/**
* FileLockManager - Cross-process file locking using proper-lockfile
*
* Provides file-based locking for multi-process safety:
* - Uses proper-lockfile for cross-process synchronization
* - Supports lock timeouts and retries
* - Automatic stale lock detection and recovery
* - Ensures safety across multiple processes
*
* IMPORTANT: This lock manager does NOT support reentrant locks.
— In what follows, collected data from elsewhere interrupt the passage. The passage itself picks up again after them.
### src/hw/rtl/hce_pkg.sv
`timescale 1ns / 1ps
// ----------------------------------------------------------------------------
// hce_pkg
// Shared types and constants of the Huffman code emitter: opcodes, field
// widths, code table geometry and the byte job that the packer hands to the
// output queue.
// ----------------------------------------------------------------------------
package hce_pkg;

	// opcodes
	localparam logic [1:0] OP_LOAD   = 2'd0;
	localparam logic [1:0] OP_ENCODE = 2'd1;
	localparam logic [1:0] OP_EMIT   = 2'd2;
	localparam logic [1:0] OP_FLUSH  = 2'd3;

	// code table geometry
	localparam int SYMBOL_COUNT = 65536;
	localparam int SYM_W        = 16;
	localparam int ADDR_W       = (SYMBOL_COUNT > 1) ? $clog2(SYMBOL_COUNT) : 1;
	localparam int MAX_CODE_LEN = 32;

	// field widths
	localparam int CODE_W = 32;
	localparam int LEN_W  = 6;
	localparam int WORD_W = 32;
	localparam int BYTE_W = 8;

	// bit packer: up to seven pending bits plus one full code word
	localparam int PEND_W = 7;
	localparam int PCNT_W = 3;
	localparam int ACC_W  = PEND_W + CODE_W;
	localparam int JOB_BYTES = 4;
	localparam int JOB_W  = JOB_BYTES * BYTE_W;
	localparam int JCNT_W = 3;

	// table entry: code word above its length
	localparam int ENTRY_W = CODE_W + LEN_W;

	// output job queue
	localparam int Q_DEPTH = 4;
	localparam int Q_AW    = 2;
	localparam int Q_CW    = 3;

	// completed bytes of one item, left-aligned, first byte on top
	typedef struct packed {
		logic [JOB_W-1:0]  word;
		logic [JCNT_W-1:0] nbytes;
		logic              err;
	} hce_job_t;

endpackage

### src/hw/rtl/hce_byte_queue.sv
`timescale 1ns / 1ps
// ----------------------------------------------------------------------------
// hce_byte_queue
// Small job queue plus byte serializer. Each job holds one to four completed
// bytes (or one error result); bytes leave one per cycle while out_stall is
// low, last marks the final byte of a job.
// ----------------------------------------------------------------------------
module hce_byte_queue (
	input  logic                         clk,
	input  logic                         arst_n,
	input  logic                         push,
	input  hce_pkg::hce_job_t            push_job,
	output logic [hce_pkg::Q_CW-1:0]     q_count,
	output logic                         out_valid,
	input  logic                         out_stall,
	output logic [hce_pkg::BYTE_W-1:0]   out_byte,
	output logic                         last,
	output logic                         code_error
);
	import hce_pkg::*;

	hce_job_t             q_mem [Q_DEPTH];
	logic [Q_AW-1:0]      wr_ptr_q;
	logic [Q_AW-1:0]      rd_ptr_q;
	logic [Q_CW-1:0]      cnt_q;
	logic                 cur_valid_q;
	logic [JOB_W-1:0]     cur_word_q;
	logic [JCNT_W-1:0]    cur_left_q;
	logic                 cur_err_q;
	logic                 take;
	logic                 pop;

	// handshake on the result side
	assign take = cur_valid_q && !out_stall;
	assign pop  = (cnt_q != '0) && (!cur_valid_q || (take && cur_left_q == JCNT_W'(1)));

	// queue storage
	always_ff @(posedge clk) begin
		if (push) begin
			q_mem[wr_ptr_q] <= push_job;
		end
	end

	// queue pointers and fill level
	always_ff @(posedge clk or negedge arst_n) begin
		if (!arst_n) begin
			wr_ptr_q <= '0;
			rd_ptr_q <= '0;
			cnt_q    <= '0;
		end else begin
			if (push) begin
				wr_ptr_q <= wr_ptr_q + Q_AW'(1);
			end
			if (pop) begin
				rd_ptr_q <= rd_ptr_q + Q_AW'(1);
			end
			case ({push, pop})
				2'b10:   cnt_q <= cnt_q + Q_CW'(1);
				2'b01:   cnt_q <= cnt_q - Q_CW'(1);
				default: cnt_q <= cnt_q;
			endcase
		end
	end

	// serializer control
	always_ff @(posedge clk or negedge arst_n) begin
		if (!arst_n) begin
			cur_valid_q <= 1'b0;
			cur_left_q  <= '0;
		end else if (pop) begin
			cur_valid_q <= 1'b1;
			cur_left_q  <= q_mem[rd_ptr_q].nbytes;
		end else if (take) begin
			if (cur_left_q == JCNT_W'(1)) begin
				cur_valid_q <= 1'b0;
			end
			cur_left_q <= cur_left_q - JCNT_W'(1);
		end
	end

	// serializer payload
	always_ff @(posedge clk) begin
		if (pop) begin
			cur_word_q <= q_mem[rd_ptr_q].word;
			cur_err_q  <= q_mem[rd_ptr_q].err;
		end else if (take) begin
			cur_word_q <= {cur_word_q[JOB_W-BYTE_W-1:0], BYTE_W'(0)};
		end
	end

	assign q_count    = cnt_q;
	assign out_valid  = cur_valid_q;
	assign out_byte   = cur_err_q ? '0 : cur_word_q[JOB_W-1 -: BYTE_W];
	assign last       = (cur_left_q == JCNT_W'(1));
	assign code_error = cur_err_q;

endmodule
* Calling acquire() twice on the same resource from the same process
* will block until timeout.
*/
import lockfile from 'proper-lockfile';
import * as fs from 'fs/promises';
import * as path from 'path';
import { createHash } from 'crypto';
import type { LockLogger, LogLevel } from './types.js';
/**
* Log level priority for filtering
*/
const LOG_LEVEL_PRIORITY: Record<LogLevel, number> = {
debug: 0,
info: 1,
warn: 2,
error: 3,
none: 999,
};
/**
* Default timeout constants
*/
const DEFAULT_ACQUIRE_TIMEOUT_MS = 10000; // 10 seconds
const DEFAULT_DISPOSE_TIMEOUT_MS = 5000; // 5 seconds
const LOCK_FILE_HASH_LENGTH = 32; // 128 bits for unique lock file names
/**
* FileLockManager options
*/
export interface FileLockManagerOptions {
/**
* How long to wait for lock acquisition (ms)
* @default 10000
*/
acquireTimeout?: number;
/**
* Time between lock acquisition retries (ms)
* @default 100
*/
retryInterval?: number;
/**
* Stale lock detection threshold (ms)
* If lock file is older than this, it's considered stale.
*
* IMPORTANT: On Windows, file operations can take longer when
* Windows Defender or Search Indexer holds file handles.
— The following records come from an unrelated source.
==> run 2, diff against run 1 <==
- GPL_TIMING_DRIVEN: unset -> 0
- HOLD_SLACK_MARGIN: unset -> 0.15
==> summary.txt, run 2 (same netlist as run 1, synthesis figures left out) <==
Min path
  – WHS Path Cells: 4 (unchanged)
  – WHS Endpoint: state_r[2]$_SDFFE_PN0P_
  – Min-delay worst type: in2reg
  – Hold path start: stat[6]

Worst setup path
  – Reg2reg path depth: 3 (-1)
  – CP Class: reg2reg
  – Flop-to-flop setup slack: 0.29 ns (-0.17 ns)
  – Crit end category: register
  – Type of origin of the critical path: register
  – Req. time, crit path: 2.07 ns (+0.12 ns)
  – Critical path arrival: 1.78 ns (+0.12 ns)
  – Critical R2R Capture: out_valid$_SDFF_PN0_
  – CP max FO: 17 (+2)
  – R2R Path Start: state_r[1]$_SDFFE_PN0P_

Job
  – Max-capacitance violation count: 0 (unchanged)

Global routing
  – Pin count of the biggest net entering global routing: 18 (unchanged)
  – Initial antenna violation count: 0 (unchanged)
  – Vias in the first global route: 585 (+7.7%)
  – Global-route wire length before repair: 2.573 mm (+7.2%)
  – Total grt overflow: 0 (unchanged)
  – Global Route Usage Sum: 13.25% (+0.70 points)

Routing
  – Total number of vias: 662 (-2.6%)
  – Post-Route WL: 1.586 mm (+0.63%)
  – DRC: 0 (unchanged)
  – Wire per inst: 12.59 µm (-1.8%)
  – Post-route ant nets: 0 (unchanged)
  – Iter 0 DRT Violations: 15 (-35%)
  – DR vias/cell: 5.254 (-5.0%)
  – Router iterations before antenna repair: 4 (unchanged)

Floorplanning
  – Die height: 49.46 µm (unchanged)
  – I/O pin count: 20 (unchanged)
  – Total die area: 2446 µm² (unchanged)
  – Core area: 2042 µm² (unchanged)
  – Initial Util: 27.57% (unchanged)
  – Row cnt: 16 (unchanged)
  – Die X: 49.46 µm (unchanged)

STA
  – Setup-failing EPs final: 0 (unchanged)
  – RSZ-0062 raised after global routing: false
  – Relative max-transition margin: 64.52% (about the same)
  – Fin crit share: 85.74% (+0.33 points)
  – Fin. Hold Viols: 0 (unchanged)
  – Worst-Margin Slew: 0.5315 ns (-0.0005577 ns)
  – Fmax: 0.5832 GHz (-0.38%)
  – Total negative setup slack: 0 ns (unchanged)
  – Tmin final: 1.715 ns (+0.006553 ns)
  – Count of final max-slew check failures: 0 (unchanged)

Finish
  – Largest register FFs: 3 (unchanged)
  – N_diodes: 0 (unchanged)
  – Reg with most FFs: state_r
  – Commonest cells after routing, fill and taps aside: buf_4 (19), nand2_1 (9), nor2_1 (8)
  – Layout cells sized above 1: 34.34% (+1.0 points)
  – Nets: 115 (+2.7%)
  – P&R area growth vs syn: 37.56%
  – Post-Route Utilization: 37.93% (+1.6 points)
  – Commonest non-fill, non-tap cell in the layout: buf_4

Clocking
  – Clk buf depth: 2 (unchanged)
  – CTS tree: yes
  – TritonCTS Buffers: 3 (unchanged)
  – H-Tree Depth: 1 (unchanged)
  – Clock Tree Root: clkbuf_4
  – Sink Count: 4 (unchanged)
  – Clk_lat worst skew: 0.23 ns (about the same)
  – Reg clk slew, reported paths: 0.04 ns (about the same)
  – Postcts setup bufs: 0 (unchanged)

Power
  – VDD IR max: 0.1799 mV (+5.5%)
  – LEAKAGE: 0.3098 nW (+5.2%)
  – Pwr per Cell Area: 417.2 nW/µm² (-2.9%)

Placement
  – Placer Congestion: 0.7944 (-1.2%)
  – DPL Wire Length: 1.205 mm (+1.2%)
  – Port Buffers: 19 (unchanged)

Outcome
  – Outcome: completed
--- config.mk ---
export PLATFORM = sky130hd
export DESIGN_NAME = ttl_keyed_cache_directory_flat
export DESIGN_NICKNAME = d
export VERILOG_FILES = /design/src/tkcd_pkg.sv /design/src/tkcd_req_if.sv /design/src/tkcd_rsp_if.sv /design/src/ttl_keyed_cache_directory.sv /design/src/tkcd_ctrl.sv /design/src/tkcd_dpath.sv /design/src/flat_wrapper.sv
export SDC_FILE = /design/constraint.sdc
export NUM_CORES = 2
export LEC_CHECK = 0
export ABC_AREA = 1
export BUFFER_PORTS_ARGS = -buffer_cell sky130_fd_sc_hd__buf_2
export CAP_MARGIN = 10
export CORE_AREA = 2 2 307 537
export DETAILED_ROUTE_END_ITERATION = 12
export DIE_AREA = 0 0 309 539
export GPL_ROUTABILITY_DRIVEN = 1
export PLACE_DENSITY = 0.65
export SKIP_LAST_GASP = 1
export SYNTH_ARGS = -nofsm -noshare
export SYNTH_HDL_FRONTEND = slang
export SYNTH_HIERARCHICAL = 1
export SYNTH_SLANG_ARGS = --single-unit
--- constraint.sdc ---
create_clock -name clock -period 7.6 [get_ports clock]
set_clock_uncertainty 0.05 [all_clocks]
set_input_delay 1.14 -clock clock [delete_from_list [all_inputs] [get_ports clock]]
set_output_delay 1.14 -clock clock [all_outputs]
set_load 0.005 [all_outputs]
* Default is set accordingly.
*
* @default 120000 on Windows, 30000 on other platforms
*/
staleThreshold?: number;
/**
* Directory for lock files
* @default '.locks' relative to baseDir
*/
lockDir?: string;
/**
* Optional logger for debugging
*/
logger?: LockLogger;
/**
* Minimum log level
* @default 'warn'
*/
logLevel?: LogLevel;
/**
* Timeout for dispose() to wait for lock releases (ms)
* If releases take longer, dispose will complete anyway
* @default 5000
*/
disposeTimeout?: number;
/**
* Callback invoked when a lock is externally released (stale detection).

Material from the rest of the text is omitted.